In early Hollywood Westerns, most of the background Indians were real Navajo people. There was a colony of Navajo Indians living traditionally in a camp in Malibu who were on studio pay. When Indians of any tribe were needed for a western, a bus would pull up and load up for their background work. That is why in all those films, most of the time the language you hear spoken is "Dine," one of the Athapascan dialects of the Navajo and Apache people. The major speaking roles for American Indians would still go to non-Native actors like Burt Lancaster and Charles Bronson. Explaining why Will Sampson from One Flew Over Cuckoo's was overlooked for an Academy Award nomination, one director was quoted as saying, "Why should an Indian receive an award for playing an Indian?"


- indians in spaghetti westerns -

The first Italian Western movie was La Vampira Indiana (1913) – a combination of Western and vamp film. It was directed by Vincenzo Leone, father of Sergio Leone, and starred his mother Bice Walerian in the title role as Indian princess fatale. The only fairly successful Spaghetti Western with an Indian main character (played by Burt Reynolds) is Sergio Corbucci's Navajo Joe, where the Indian village is wiped out by bandits during the first minutes, and the avenger hero spends the rest of the film dealing mostly with Anglos and Mexicans until the final showdown in an Indian burial ground.


- indians in german westerns -


Eastern-European-produced Westerns were popular in Communist Eastern European countries, and were a particular favorite of Joseph Stalin. "Red Western" or "Ostern" films usually portrayed the American Indians sympathetically, as oppressed people fighting for their rights. They frequently featured Gypsies or Turkish people in the role of the Indians, due to the shortage of authentic Indians in Eastern Europe. Yugoslavian born actor Gojko Mitić portrayed righteous, kind hearted and charming Indian chiefs.




- critical approach -

In film Der Comantsche by Herbert Achternbusch, (1980) Comanche is in coma. A famous writer is the last patient in a clinic about to close down. His dreams are transmitted to the television tube - instant literary adaptations for the livingroom cyclops! Achternbusch plays ‘a Comanche Indian’ and projects all kinds of weird, zany stories onto the screen. The howler is when he and his partner tie chickens to their scalps and go on a hunt in a Wiener Wald - restaurant, that is.”

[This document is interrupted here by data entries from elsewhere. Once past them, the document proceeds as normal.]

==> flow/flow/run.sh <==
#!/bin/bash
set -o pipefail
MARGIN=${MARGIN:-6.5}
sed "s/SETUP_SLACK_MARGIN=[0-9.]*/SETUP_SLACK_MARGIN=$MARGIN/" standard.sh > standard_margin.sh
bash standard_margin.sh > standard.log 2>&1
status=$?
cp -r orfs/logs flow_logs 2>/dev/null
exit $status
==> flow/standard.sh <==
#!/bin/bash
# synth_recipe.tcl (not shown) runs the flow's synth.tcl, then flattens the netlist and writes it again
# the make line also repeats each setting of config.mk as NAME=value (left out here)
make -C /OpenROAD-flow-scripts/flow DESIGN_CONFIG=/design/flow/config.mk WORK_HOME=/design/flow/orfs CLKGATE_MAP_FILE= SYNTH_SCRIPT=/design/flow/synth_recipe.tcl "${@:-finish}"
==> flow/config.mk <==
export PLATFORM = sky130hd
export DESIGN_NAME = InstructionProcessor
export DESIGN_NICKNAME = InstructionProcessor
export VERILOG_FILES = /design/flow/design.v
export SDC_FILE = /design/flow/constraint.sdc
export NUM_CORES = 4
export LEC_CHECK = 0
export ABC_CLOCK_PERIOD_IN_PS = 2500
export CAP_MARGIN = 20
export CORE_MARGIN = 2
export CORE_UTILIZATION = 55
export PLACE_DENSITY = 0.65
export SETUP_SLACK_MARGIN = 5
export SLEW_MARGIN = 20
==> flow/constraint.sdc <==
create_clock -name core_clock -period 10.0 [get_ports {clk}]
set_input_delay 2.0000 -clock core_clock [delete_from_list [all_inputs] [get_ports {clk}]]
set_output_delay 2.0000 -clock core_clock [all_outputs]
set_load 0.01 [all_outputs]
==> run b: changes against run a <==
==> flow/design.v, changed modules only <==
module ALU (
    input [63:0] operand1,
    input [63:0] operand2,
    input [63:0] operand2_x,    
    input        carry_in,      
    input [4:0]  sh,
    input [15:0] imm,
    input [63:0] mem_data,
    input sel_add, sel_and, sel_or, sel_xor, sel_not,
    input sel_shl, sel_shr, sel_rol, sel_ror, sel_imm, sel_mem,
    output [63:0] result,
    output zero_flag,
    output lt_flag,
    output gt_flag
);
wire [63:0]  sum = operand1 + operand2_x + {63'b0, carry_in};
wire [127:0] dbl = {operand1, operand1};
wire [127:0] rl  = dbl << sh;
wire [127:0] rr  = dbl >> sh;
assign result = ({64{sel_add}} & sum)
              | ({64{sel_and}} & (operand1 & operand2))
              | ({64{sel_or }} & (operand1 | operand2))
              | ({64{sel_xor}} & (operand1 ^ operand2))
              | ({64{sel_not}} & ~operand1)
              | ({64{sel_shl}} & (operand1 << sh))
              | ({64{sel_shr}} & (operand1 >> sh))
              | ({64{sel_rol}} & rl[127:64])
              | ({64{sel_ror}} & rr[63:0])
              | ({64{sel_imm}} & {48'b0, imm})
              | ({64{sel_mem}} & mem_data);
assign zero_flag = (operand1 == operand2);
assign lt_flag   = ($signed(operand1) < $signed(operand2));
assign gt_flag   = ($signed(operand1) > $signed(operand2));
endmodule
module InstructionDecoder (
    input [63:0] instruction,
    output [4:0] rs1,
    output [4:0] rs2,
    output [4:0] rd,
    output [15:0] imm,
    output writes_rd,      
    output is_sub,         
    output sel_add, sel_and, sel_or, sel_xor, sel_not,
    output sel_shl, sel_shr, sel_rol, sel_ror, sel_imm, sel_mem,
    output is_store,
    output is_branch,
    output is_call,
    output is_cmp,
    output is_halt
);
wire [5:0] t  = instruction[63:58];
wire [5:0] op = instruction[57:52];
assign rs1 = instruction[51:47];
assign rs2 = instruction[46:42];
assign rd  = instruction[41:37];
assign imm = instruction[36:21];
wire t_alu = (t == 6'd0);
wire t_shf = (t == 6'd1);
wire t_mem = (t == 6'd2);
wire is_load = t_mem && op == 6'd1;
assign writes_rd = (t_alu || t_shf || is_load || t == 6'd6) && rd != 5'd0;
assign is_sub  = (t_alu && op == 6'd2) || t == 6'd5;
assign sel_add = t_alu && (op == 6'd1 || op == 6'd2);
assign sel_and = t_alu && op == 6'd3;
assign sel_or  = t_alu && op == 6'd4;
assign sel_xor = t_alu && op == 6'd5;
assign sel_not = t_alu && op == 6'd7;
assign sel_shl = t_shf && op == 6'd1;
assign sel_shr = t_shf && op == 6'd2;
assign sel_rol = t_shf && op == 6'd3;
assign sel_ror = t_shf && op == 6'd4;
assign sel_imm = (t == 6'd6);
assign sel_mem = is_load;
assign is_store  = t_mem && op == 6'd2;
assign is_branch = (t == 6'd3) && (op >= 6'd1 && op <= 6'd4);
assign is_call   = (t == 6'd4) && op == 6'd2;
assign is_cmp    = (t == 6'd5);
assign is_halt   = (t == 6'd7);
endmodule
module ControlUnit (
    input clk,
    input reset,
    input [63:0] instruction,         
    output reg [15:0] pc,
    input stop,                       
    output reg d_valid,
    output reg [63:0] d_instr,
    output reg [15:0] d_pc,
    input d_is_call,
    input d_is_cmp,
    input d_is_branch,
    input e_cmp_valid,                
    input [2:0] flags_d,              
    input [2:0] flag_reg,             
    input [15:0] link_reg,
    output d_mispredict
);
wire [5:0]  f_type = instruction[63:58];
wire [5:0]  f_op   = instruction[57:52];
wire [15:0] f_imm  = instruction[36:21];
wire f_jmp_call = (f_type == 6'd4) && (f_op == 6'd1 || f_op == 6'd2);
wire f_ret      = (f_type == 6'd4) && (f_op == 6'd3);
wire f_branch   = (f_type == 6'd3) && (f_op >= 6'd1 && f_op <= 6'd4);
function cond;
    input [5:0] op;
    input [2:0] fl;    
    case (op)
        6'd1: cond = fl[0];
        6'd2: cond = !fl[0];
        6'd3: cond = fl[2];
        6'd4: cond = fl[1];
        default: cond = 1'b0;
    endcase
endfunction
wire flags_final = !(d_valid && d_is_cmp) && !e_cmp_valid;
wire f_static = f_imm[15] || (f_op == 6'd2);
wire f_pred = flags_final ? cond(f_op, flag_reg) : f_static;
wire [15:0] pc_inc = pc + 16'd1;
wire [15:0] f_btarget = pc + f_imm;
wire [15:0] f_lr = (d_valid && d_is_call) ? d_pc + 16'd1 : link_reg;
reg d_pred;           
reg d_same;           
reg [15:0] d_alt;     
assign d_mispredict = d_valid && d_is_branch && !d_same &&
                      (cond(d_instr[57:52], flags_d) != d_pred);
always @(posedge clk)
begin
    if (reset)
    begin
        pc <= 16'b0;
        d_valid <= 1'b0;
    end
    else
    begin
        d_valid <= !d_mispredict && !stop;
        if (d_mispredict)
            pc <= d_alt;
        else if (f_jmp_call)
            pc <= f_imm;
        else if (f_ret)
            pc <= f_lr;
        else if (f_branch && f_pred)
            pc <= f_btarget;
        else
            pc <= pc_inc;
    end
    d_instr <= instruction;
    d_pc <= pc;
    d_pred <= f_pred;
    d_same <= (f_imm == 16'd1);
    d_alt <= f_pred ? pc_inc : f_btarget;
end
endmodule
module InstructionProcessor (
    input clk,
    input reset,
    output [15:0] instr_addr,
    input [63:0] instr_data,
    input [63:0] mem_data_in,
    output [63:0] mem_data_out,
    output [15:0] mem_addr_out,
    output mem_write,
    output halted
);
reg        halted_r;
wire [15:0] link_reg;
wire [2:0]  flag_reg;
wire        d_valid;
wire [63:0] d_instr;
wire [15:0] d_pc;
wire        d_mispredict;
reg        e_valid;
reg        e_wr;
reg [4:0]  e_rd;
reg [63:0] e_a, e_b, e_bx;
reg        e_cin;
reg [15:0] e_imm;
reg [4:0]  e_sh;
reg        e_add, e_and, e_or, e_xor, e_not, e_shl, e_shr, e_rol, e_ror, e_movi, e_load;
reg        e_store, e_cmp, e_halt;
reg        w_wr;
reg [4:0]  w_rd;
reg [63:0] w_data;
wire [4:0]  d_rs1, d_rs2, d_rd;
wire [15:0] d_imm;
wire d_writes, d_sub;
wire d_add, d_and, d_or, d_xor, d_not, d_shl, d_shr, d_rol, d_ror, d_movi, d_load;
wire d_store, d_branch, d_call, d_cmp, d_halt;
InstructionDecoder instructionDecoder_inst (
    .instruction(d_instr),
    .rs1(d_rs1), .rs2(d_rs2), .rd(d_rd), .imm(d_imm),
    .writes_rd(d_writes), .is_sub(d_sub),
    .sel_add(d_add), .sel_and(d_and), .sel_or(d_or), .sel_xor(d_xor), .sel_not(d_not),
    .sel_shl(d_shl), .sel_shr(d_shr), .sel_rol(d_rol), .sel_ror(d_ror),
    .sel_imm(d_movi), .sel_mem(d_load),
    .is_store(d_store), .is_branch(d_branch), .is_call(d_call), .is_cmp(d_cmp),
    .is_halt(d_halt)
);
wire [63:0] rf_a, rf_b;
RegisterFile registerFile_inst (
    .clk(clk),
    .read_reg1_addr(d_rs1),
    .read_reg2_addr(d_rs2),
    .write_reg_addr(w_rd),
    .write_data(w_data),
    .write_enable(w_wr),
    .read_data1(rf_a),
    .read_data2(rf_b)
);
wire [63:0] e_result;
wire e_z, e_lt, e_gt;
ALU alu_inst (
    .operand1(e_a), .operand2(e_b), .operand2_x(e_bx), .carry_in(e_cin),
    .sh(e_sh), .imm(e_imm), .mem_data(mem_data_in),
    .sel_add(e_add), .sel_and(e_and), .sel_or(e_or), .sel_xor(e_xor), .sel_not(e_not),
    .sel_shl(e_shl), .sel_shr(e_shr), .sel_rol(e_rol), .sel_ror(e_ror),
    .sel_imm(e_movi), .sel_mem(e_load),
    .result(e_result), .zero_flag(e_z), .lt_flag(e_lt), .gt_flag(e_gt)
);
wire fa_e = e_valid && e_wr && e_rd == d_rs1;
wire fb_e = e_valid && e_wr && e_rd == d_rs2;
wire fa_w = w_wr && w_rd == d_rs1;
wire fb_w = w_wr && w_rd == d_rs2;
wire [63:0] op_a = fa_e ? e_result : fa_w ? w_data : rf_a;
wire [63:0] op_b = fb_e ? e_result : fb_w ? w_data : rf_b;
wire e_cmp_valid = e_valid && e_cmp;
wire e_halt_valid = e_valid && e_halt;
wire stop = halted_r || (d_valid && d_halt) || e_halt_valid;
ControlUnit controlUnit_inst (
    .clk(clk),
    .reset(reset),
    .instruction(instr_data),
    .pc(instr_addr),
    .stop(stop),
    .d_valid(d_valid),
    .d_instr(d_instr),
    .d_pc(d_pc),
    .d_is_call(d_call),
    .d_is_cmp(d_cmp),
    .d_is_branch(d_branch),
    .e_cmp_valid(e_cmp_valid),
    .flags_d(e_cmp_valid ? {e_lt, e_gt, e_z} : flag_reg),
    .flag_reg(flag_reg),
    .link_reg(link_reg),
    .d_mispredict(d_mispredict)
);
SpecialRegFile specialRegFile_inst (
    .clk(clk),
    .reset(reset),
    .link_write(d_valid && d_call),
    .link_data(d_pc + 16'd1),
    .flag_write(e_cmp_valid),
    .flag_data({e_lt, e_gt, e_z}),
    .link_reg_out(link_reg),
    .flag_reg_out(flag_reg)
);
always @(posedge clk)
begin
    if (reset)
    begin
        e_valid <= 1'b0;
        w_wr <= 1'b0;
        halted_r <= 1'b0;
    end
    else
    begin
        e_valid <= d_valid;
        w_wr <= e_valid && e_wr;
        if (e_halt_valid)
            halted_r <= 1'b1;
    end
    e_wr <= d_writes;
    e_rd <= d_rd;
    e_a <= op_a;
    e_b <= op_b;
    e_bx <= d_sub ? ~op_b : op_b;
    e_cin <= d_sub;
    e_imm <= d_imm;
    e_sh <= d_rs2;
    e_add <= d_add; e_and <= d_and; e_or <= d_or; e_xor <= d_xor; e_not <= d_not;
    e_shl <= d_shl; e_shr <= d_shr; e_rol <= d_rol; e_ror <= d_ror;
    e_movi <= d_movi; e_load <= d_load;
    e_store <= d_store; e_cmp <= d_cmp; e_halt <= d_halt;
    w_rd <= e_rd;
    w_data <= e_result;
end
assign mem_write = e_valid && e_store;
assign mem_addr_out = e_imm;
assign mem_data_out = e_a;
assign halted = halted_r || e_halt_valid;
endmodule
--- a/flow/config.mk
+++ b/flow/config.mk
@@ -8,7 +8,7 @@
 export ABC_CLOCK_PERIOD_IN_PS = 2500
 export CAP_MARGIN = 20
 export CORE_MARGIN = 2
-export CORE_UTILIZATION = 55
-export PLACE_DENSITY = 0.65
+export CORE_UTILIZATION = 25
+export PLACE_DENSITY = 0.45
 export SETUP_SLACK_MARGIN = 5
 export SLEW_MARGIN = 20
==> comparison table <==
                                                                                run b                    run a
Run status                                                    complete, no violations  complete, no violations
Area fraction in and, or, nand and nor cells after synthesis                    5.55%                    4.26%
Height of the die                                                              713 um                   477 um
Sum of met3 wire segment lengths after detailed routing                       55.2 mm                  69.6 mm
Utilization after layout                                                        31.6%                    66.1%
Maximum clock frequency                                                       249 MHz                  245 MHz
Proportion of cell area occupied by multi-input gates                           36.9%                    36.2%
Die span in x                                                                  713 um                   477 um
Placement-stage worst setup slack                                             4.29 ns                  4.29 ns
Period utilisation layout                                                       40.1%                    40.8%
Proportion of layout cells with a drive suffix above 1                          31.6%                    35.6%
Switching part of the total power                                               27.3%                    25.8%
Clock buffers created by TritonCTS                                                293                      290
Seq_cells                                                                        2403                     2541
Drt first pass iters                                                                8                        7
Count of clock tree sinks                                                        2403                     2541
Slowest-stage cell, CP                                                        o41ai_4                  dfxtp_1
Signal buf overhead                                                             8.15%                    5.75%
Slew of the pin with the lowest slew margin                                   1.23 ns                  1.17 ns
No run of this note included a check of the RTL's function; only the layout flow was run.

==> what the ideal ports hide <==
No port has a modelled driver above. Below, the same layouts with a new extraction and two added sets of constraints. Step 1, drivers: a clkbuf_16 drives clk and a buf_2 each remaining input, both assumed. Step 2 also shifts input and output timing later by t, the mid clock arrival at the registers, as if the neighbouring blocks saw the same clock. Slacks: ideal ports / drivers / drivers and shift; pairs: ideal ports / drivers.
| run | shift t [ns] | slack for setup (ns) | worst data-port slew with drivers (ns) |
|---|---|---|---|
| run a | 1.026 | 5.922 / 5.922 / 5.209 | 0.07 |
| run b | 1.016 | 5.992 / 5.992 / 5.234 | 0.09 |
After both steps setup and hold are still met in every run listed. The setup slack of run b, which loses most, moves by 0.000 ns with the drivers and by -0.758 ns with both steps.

Achternbusch's idiosyncratic performances of Native Americans criticize rather than endorse the contemporary fascination with all things Indian, they specifically link the German's eagerness to identify with the victim with a displacement of their historical responsibility for the Holocaust and its legacy.








Both traditional and critical representation of otherness through native american characters could be sublimed with etymology of one word: Comanche. Word comes probably from Spanish comanche, a corruption of Shoshonean language expression, kimánci meaning "enemy, foreigner." Other source says that the name Comanche is derived from a Ute word meaning "anyone who wants to fight me all the time". But the Comanche people call themselves Numunuh ("The People").